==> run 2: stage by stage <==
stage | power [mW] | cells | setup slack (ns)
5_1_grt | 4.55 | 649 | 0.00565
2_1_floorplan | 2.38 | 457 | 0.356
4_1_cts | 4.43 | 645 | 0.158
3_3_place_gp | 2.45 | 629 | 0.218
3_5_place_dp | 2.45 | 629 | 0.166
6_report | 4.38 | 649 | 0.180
____
◆ Problem requirements
Where the word "stage" occurs in a line of the records, copy that line.

◆ Answer below
==> run 2: stage by stage <==
stage | power [mW] | cells | setup slack (ns)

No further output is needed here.